SUPPLIED RECORDS
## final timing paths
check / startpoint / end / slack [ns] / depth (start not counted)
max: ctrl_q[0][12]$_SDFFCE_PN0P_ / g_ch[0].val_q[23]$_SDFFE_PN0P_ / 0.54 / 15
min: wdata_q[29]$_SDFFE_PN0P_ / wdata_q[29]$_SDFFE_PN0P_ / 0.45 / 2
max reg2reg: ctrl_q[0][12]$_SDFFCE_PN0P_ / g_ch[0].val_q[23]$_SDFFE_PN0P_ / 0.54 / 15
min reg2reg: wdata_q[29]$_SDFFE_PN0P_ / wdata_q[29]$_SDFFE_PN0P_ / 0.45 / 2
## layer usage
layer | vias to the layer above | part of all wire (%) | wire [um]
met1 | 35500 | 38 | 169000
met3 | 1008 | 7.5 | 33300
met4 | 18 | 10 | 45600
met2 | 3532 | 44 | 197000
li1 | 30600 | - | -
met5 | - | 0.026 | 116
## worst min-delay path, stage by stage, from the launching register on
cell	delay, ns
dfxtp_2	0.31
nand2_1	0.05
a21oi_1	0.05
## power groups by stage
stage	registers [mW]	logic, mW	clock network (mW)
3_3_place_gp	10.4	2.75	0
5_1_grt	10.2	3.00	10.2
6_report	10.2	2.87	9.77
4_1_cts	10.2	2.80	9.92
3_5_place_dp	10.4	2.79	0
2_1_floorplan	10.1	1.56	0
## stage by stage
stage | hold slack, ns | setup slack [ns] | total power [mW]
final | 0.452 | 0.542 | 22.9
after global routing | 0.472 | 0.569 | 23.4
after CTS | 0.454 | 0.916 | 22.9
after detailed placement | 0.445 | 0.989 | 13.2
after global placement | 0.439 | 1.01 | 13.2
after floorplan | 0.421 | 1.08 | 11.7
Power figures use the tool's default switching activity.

TASK DETAILS
All lines from the one with "after CTS | 0.454 | 0.916 | 22.9" through the final line of the listing above are to be restated word for word; the lines before it are left out.

SOLUTION TO THE PROBLEM
after CTS | 0.454 | 0.916 | 22.9
after detailed placement | 0.445 | 0.989 | 13.2
after global placement | 0.439 | 1.01 | 13.2
after floorplan | 0.421 | 1.08 | 11.7
Power figures use the tool's default switching activity.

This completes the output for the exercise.